El documento preliminar, que se presentó hoy martes en la sede del sindicato de periodistas SIPREBA, tendrá una versión ampliada y definitiva en unos veinte días. “Se tomaron testimonios de un centenar de personas en una locación segura de la localidad de El Alto, se visitaron domicilios particulares de otras víctimas, se visitaron personas hospitalizadas y se realizaron reuniones en distintos puntos de La Paz con actores de la política y los movimientos sociales urbanos, campesinos e indígenas. La delegación no pudo realizar la totalidad de las actividades programadas por las amenazas explícitas del Ministro de Gobierno (de facto) Arturo Murillo y el accionar de grupos de choque civiles”, explicita el trabajo desarrollado la Delegación argentina en las primeras páginas de su informe.
El Destape habló con Victoria Freire, socióloga y militante feminista, referente del espacio Patria Grande e integrante de la mencionada Delegación, para conocer qué vio y cómo se siente vivir el aliento represivo de Añez y Camacho en las calles de La Paz: “Hay grupos de choque dedicados diariamente a violentar la estancia de las comunidades originarias que habitan La Paz, hay testimonios que dan cuenta sobre disparos abiertos desde helicópteros hacia la población, eso sucedió en Senkata. Existen casos de personas heridas que se guarecieron en sus casas y no fueron a los hospitales por temor a ser apresados ahí, un dirigente de la CSUTB –la confederación campesina indígena- nos contó que saquearon su sede capitalina. En Potosí y Oruro también se registraron hechos de violencia. Algo común en todos los testimonios es el miedo a ser descubiertos, apresados, muchos dirigentes han optado por pasar a la clandestinidad para sobrevivir a un gobierno de facto que actúa por la fuerza”, comienza diciendo Freire.

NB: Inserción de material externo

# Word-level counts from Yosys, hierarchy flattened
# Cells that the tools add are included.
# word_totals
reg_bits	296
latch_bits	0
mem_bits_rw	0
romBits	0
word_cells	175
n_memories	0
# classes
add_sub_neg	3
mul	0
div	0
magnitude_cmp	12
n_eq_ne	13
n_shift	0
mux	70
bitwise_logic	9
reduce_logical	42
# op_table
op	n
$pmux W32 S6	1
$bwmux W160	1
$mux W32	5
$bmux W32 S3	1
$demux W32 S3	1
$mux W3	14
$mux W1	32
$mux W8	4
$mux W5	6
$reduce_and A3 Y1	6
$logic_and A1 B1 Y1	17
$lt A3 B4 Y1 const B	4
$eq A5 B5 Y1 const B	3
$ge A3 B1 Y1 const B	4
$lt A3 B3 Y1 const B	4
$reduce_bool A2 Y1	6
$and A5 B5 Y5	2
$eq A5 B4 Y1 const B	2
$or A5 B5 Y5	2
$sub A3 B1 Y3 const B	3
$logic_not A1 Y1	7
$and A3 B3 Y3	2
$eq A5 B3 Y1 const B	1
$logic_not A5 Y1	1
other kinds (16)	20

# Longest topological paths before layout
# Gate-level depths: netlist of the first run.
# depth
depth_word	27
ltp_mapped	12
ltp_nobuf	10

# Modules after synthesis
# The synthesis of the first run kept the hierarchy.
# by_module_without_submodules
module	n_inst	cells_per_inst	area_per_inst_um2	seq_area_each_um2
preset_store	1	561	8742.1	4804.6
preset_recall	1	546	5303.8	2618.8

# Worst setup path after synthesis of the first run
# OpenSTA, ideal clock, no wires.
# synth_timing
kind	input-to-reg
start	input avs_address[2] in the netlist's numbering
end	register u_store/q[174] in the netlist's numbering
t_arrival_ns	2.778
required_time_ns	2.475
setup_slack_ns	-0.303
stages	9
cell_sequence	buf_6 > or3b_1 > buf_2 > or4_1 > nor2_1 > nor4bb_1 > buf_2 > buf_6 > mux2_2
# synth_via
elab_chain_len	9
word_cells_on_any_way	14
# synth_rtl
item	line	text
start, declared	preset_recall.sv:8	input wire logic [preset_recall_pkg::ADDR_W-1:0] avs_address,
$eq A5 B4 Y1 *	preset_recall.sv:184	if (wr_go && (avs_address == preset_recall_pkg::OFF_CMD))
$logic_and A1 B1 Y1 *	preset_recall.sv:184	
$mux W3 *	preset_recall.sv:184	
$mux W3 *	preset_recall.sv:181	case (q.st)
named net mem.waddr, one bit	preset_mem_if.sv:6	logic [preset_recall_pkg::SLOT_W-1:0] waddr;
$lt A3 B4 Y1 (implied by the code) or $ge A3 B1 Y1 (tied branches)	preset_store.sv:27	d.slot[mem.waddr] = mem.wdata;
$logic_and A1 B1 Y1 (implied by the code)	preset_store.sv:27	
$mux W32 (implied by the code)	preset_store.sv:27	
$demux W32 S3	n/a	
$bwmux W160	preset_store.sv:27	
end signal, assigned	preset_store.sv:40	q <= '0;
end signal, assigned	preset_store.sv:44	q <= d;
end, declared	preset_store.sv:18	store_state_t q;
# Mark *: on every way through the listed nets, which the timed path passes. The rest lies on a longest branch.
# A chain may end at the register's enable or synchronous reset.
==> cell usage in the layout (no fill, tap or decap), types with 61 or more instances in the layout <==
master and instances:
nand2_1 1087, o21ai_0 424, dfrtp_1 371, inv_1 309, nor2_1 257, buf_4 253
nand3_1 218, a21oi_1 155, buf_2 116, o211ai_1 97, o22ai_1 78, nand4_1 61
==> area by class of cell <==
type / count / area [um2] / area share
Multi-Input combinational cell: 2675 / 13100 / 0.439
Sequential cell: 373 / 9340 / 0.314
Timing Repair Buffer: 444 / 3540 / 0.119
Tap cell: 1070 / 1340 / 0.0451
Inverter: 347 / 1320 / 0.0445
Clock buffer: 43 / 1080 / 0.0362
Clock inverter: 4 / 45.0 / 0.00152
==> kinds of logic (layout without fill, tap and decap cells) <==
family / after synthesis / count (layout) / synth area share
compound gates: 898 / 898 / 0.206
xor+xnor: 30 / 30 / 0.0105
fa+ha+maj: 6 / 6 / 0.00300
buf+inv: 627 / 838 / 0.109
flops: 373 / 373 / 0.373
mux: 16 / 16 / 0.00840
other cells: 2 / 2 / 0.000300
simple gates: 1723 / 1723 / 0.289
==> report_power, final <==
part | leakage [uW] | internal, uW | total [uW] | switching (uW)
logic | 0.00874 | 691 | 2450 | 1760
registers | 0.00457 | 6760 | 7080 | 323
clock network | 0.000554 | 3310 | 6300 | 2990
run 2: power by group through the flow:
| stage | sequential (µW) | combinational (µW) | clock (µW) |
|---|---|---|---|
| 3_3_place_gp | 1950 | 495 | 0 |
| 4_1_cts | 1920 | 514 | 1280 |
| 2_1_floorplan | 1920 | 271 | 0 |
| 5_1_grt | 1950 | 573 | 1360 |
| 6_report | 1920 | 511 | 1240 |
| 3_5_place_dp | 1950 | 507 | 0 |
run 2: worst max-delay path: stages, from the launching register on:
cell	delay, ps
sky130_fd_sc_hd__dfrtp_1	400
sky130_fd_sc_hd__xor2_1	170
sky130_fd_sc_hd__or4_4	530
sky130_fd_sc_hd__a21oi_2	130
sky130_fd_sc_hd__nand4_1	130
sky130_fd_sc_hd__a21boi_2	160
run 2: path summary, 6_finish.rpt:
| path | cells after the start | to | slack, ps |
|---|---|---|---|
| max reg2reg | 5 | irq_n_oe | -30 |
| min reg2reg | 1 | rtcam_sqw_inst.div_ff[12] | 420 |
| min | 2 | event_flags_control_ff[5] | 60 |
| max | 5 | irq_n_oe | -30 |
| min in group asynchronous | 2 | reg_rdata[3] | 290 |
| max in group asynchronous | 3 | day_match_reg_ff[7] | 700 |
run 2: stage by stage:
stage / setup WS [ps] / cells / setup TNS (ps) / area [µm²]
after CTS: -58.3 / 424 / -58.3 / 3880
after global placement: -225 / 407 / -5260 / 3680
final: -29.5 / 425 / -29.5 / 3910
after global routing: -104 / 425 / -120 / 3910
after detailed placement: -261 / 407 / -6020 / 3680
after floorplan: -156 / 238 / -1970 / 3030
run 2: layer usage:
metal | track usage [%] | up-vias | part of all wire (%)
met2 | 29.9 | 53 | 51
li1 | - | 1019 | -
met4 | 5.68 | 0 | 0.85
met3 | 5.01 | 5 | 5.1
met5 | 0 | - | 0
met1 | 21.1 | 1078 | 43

Por último Victoria Freire hace hincapié en el sesgo claramente racista y patriarcal del gobierno de facto: “De fondo observamos una profunda violencia racista contra los sectores populares, y contra sus símbolos identitarios como es la bandera whipala. Ese es el cuadro con el que nos encontramos en Bolivia. Las propias dirigentes campesinas describen al golpe como profundamente discriminatorio, enemigo de la población vulnerable rural, con una carga de odio muy fuerte hacia las mujeres aymaras y quechuas que son las que han recibido ataques sumamente violentos. Las amenazas hacia la población indígena mujer alcanza el hostigamiento económico, las vendedoras ambulantes quechuas son expulsadas de las plazas céntricas. Incluso registramos testimonios sobre delitos contra la integridad sexual llevados a cabo por los uniformados”.